【内田雅也の広角追球】「甲子園球場だけの世界」で阪神は…優勝27回! 猛虎党が100周年を祝う大集計

2023年12月19日 05:20

野球

【内田雅也の広角追球】「甲子園球場だけの世界」で阪神は…優勝27回! 猛虎党が100周年を祝う大集計
完成した2024年カレンダーを披露する大森正樹さん Photo By スポニチ
 【内田雅也の広角追球】来年100周年を迎える甲子園球場への祝意と感謝を込めて甲子園球場での試合に限ったプロ野球公式戦全試合の結果を集計した阪神ファンがいる。
 毎年、独自に集計した阪神のデータを基に、ユニークなカレンダーを製作している大森正樹さん(56=芦屋市、会社員)だ。「甲子園球場の歴史は日本の野球の歴史そのものです。ならば、甲子園球場しか存在しない世界なら、タイガースはどうだっただろう、と思い立ちました」

 甲子園球場の完成は1924(大正13)年8月1日。人気が沸騰していた中等野球(今の高校野球)全国大会の会場として造られた。

 今のプロ野球が始まったのが開場13年目の1936(昭和11)年。甲子園でのプロ野球最初の公式戦が行われたのは4月29日で大東京―名古屋軍、タイガース―金鯱軍の2試合があった。

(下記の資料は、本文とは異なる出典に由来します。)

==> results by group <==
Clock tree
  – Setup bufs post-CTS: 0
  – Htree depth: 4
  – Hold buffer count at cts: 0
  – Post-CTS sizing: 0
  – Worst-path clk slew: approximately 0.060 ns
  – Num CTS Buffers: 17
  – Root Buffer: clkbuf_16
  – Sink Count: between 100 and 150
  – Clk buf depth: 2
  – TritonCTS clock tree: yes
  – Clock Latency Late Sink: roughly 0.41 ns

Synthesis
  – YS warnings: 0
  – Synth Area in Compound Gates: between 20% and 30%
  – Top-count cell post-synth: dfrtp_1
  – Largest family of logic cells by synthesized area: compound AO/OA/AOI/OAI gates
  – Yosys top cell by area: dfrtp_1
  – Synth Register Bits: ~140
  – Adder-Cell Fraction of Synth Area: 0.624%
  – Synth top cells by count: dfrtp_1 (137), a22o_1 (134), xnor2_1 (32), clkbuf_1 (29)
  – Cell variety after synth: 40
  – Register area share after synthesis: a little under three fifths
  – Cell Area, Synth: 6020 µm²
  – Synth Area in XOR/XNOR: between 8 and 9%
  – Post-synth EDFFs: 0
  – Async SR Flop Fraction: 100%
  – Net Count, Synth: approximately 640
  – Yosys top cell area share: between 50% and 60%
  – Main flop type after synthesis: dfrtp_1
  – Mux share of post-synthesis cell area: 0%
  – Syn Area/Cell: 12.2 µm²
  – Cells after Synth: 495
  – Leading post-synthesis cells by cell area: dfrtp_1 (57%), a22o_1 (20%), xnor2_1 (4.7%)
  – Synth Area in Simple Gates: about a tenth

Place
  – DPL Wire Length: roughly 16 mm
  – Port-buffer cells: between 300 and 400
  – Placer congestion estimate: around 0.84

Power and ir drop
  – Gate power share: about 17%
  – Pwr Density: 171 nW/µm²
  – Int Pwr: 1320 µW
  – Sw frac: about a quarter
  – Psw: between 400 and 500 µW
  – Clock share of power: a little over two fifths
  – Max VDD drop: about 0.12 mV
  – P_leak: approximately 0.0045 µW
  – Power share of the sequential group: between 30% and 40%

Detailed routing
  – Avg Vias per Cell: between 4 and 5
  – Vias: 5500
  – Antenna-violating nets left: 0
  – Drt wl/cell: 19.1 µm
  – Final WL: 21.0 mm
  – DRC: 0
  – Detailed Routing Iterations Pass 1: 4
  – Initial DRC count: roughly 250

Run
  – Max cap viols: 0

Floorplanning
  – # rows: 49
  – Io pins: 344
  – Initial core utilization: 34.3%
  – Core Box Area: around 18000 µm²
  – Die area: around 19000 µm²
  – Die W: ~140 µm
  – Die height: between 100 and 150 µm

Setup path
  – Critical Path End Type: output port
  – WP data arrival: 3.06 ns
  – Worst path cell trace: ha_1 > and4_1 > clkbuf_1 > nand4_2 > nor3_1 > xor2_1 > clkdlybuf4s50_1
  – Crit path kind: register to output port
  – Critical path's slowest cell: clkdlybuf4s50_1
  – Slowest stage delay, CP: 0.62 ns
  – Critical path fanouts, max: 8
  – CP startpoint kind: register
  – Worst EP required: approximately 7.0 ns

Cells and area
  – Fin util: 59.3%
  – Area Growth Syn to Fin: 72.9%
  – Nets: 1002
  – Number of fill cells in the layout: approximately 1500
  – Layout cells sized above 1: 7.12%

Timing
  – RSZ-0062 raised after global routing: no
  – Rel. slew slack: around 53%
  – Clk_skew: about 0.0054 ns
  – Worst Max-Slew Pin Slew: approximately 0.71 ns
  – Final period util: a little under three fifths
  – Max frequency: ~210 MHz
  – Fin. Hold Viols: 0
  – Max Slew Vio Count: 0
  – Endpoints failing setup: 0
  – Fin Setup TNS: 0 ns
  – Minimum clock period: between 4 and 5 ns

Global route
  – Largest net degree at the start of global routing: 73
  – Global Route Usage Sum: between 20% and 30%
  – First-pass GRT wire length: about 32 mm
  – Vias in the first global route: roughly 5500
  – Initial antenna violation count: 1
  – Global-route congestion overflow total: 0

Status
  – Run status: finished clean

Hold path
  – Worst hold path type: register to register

 プロ野球で正式にフランチャイズ制が施行されるのは1952(昭和27)年。それ以前はもちろん、以後も甲子園では阪神以外の試合も数多く開催されている。

 大森さんは甲子園で行われたプロ野球すべての試合の勝敗などデータを集計した。年月日ごとにチームに応じて色分けされ、一覧にまとめた。

 「古い新聞を読みあさり、進めていきました。すべて集計して、再現してみると、驚くべき結果となりました」

 甲子園だけの成績に限ると、阪神は今年が何と27度目の優勝だった。実際は18年ぶり6度目(2リーグ制)、1リーグ時代を含めると10度目なのだが、「甲子園だけの世界」では昨年に続く連覇だった。連覇は他にも松木謙治郎監督時代の1952―53年、吉田義男監督(第1次)時代の75―76年、中西太監督、安藤統男監督の81、82年、岡田彰布監督(第1次)の2005―06年と計5度も達成している。

 1990年代のいわゆる「暗黒時代」もなかった。何しろ、最下位はたったの3度(1978、98、2018年)しかない。球団史上最低勝率の地獄を見た1987年も5位だった。

 巨人V9の1965―73年の間も2回しか優勝をしていない。

 甲子園での通算成績は阪神が4784試合2543勝2103敗138分けで勝率5割4分7厘だった。優勝は最多の27度。次いで巨人の599勝、優勝18度、中日444勝、優勝12度と老舗球団が続く。

 本拠地だから強いのは当たり前――などと野暮(やぼ)は言うなかれ。阪神、甲子園を愛する者の豊かな妄想であり、徹底的に調べあげた姿勢に頭が下がる。

 大森さんはさらに、歴代、優勝を経験した選手(その年に1軍で出場)を調べてみた。今季開幕前は200人だった。今回の優勝で新たに48人がV戦士に加わった。

 「一方でタイガースで優勝できなかった選手(1軍出場選手)は575人いました。彼らの無念もまた、タイガース栄光の歴史に欠かせないものだと思います」

 歴代1軍公式戦に出た計823人の出場試合数も一覧にまとめた。すると「阪神は優勝経験者が1人もいなくなってから優勝する」という歴史を繰り返していることが浮き彫りとなった。

 1947年の優勝経験者(最後は藤村富美男)がいなくなって62、64年と優勝。その64年の経験者がいなくなって85年に優勝。その85年を知る最後の和田豊が2001年に引退して03年に優勝。05年優勝を知る能見篤史が21年にオリックスに移籍し、23年に優勝――というわけだ。

 球団史上初(1リーグ時代を含めれば37―38年以来)となる連覇に挑む2024年。大森さんは「甲子園100周年を飾るシーズンになれば」と願っている。   (編集委員)

 ◆内田 雅也(うちた・まさや) 1963(昭和38)年2月、和歌山市生まれ。桐蔭高―慶大卒。85年入社。初めてトラ番となったのは88年1月。以来、阪神取材経験36年になる。2007年4月から阪神を追うコラム『内田雅也の追球』を執筆し、17年間で3千回を超えている。